----- DATASET ENTRIES
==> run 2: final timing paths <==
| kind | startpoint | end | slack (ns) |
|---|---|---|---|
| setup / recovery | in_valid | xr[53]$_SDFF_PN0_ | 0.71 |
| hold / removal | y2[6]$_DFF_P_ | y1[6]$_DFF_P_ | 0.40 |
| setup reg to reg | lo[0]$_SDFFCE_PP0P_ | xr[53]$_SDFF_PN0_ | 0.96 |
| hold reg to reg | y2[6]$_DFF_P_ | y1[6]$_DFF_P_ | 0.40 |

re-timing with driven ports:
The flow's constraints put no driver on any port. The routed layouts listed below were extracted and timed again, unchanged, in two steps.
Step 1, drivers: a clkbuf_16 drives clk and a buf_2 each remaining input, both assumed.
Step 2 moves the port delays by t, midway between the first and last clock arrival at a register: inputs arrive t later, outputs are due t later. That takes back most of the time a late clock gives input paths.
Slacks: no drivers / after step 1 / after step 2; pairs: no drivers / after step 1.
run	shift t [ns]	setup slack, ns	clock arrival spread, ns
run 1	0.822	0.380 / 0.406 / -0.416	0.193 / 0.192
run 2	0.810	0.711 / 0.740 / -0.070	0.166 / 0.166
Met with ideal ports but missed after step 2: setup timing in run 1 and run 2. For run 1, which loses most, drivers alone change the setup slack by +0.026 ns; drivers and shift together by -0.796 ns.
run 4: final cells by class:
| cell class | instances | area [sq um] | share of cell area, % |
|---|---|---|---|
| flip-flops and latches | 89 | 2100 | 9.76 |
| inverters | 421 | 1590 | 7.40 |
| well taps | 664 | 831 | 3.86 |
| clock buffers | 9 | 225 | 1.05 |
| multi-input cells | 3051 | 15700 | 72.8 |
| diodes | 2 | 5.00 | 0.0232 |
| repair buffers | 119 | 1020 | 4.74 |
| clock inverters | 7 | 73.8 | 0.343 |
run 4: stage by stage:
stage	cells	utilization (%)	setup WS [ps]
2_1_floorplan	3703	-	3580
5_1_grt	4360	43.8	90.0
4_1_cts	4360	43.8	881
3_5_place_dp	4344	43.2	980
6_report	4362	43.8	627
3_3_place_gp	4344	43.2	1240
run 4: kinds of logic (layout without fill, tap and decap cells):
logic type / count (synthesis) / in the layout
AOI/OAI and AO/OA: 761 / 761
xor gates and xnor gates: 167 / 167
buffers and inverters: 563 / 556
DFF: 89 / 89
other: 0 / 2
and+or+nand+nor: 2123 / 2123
This design comes from an exercise in tuning for small area, a short achievable clock period and few clock cycles per item on the open sky130 flow, not from production work. The RTL was checked by simulation tests, not by an equivalence proof against the original design. Power figures rest on the tool's default switching activity, not on a simulated workload.

Setup of job 101:
==> flow/design.v (excerpt) <==
module emsd_decoder (
    input  wire        clk,
    input  wire        rst,         
    input  wire        wr_en,
    input  wire [3:0]  wr_addr,
    input  wire [31:0] wr_data,
    input  wire [9:0]  width,
    input  wire [7:0]  offset,
    input  wire        start,
    output wire        busy,
    output reg  [2:0]  rcode,
    output reg  [2:0]  pos,
    output reg  [31:0] digits,
    output reg  [15:0] cursor,
    output reg  [9:0]  modw,
    output wire [76:0] codes,       
    output reg         nobar,
    output reg         oob,
    output reg         cfgerr
);
    localparam S_IDLE  = 4'd0,
               S_GWAIT = 4'd1,
               S_GSKIP = 4'd2,
               S_GMEAS = 4'd3,
               S_SETUP = 4'd4,
               S_FAST  = 4'd5,
               S_DRAIN = 4'd6,
               S_SL1   = 4'd7,
               S_SL2   = 4'd8,
               S_SL3   = 4'd9,
               S_VOTE  = 4'd10,
               S_SLN   = 4'd11,
               S_GWAIT1 = 4'd12,
               S_SETUP2 = 4'd13,
               S_SL1B  = 4'd14,
               S_XLATE = 4'd15;
    reg [3:0]   state;
    reg [511:0] sl;
    reg [9:0]   w;         
    reg [7:0]   off;
    reg [66:0]  mods;      
    wire [9:0]  n = modw;
    wire [9:0]  p = cursor[9:0];
    reg  [7:1]  nsel;      
    reg  [5:0]  kn_r;      
    reg [4:0]   g;         
    reg         vb;        
    reg         areg;
    reg [9:0]   dl, ll;    
    reg         busy_r;    
    reg  [3:0]  sn;        
    assign busy = busy_r;
    integer i, q, u, v;
    reg  [31:0] wr_rev;
    integer wi, wj;
    always @(*) for (wj = 0; wj < 32; wj = wj + 1) wr_rev[wj] = wr_data[31 - wj];
    always @(posedge clk)
        for (wi = 0; wi < 16; wi = wi + 1)
            if (wr_en && state == S_IDLE && wr_addr == wi)
                sl[32*wi +: 32] <= wr_rev;
    reg  signed [12:0] xa;           
    reg  [31:0]        sr;           
    reg  [31:0]        vmr;          
    reg  [2:0]         xie;          
    reg  signed [12:0] xn;           
  ...
Size in the first run: roughly 4800 cells after synthesis, roughly 820 flip-flops, ~200 I/O pins, about 50000 sq um of cells after synthesis.
Settings: LEC_CHECK=0, CAP_MARGIN=20, CORE_MARGIN=2, CORE_UTILIZATION=40, SLEW_MARGIN=20; clock period 12.0 ns.
standard.sh (not shown) runs the stock make flow with config.mk's settings and CLKGATE_MAP_FILE= SYNTH_SCRIPT=/design/flow/synth_recipe.tcl, a recipe that flattens the netlist after the stock synthesis.
==> flow/flow/run.sh <==
#!/bin/bash
# The standard ORFS layout (the standard.sh, unchanged synthesis), with
#  - repair_timing asked to keep a larger setup margin, so that the resizer
#    also works on paths that already meet the 12 ns clock;
#  - the port buffers that buffer_ports inserts made plain buf_2 cells
#    (every input and output still gets its buffer);
#  - larger clock-tree sink clusters (fewer leaf buffers).
# The clock, the SDC and every other setting are the standard flow's.  make's full output
# goes to standard.log (ORFS keeps each step's log under orfs/logs).
set -euo pipefail
bash standard.sh SETUP_SLACK_MARGIN=8.0 "BUFFER_PORTS_ARGS=-buffer_cell sky130_fd_sc_hd__buf_2" \
    CTS_CLUSTER_SIZE=30 CTS_CLUSTER_DIAMETER=80 finish > standard.log 2>&1
Job 101 closes out successfully: all stages finished, all timing, DRC and antenna checks passed.
Testbench counts of job 101, summed over its fixed seeds: cycles 5,497, items 192.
----------
• _TASK DETAILS_:
Retype the entries above exactly, but only from the line containing "Met with ideal" through the line containing "other: 0 / 2", both included.

• _EXERCISE RESULT_:
Met with ideal ports but missed after step 2: setup timing in run 1 and run 2. For run 1, which loses most, drivers alone change the setup slack by +0.026 ns; drivers and shift together by -0.796 ns.
run 4: final cells by class:
| cell class | instances | area [sq um] | share of cell area, % |
|---|---|---|---|
| flip-flops and latches | 89 | 2100 | 9.76 |
| inverters | 421 | 1590 | 7.40 |
| well taps | 664 | 831 | 3.86 |
| clock buffers | 9 | 225 | 1.05 |
| multi-input cells | 3051 | 15700 | 72.8 |
| diodes | 2 | 5.00 | 0.0232 |
| repair buffers | 119 | 1020 | 4.74 |
| clock inverters | 7 | 73.8 | 0.343 |
run 4: stage by stage:
stage	cells	utilization (%)	setup WS [ps]
2_1_floorplan	3703	-	3580
5_1_grt	4360	43.8	90.0
4_1_cts	4360	43.8	881
3_5_place_dp	4344	43.2	980
6_report	4362	43.8	627
3_3_place_gp	4344	43.2	1240
run 4: kinds of logic (layout without fill, tap and decap cells):
logic type / count (synthesis) / in the layout
AOI/OAI and AO/OA: 761 / 761
xor gates and xnor gates: 167 / 167
buffers and inverters: 563 / 556
DFF: 89 / 89
other: 0 / 2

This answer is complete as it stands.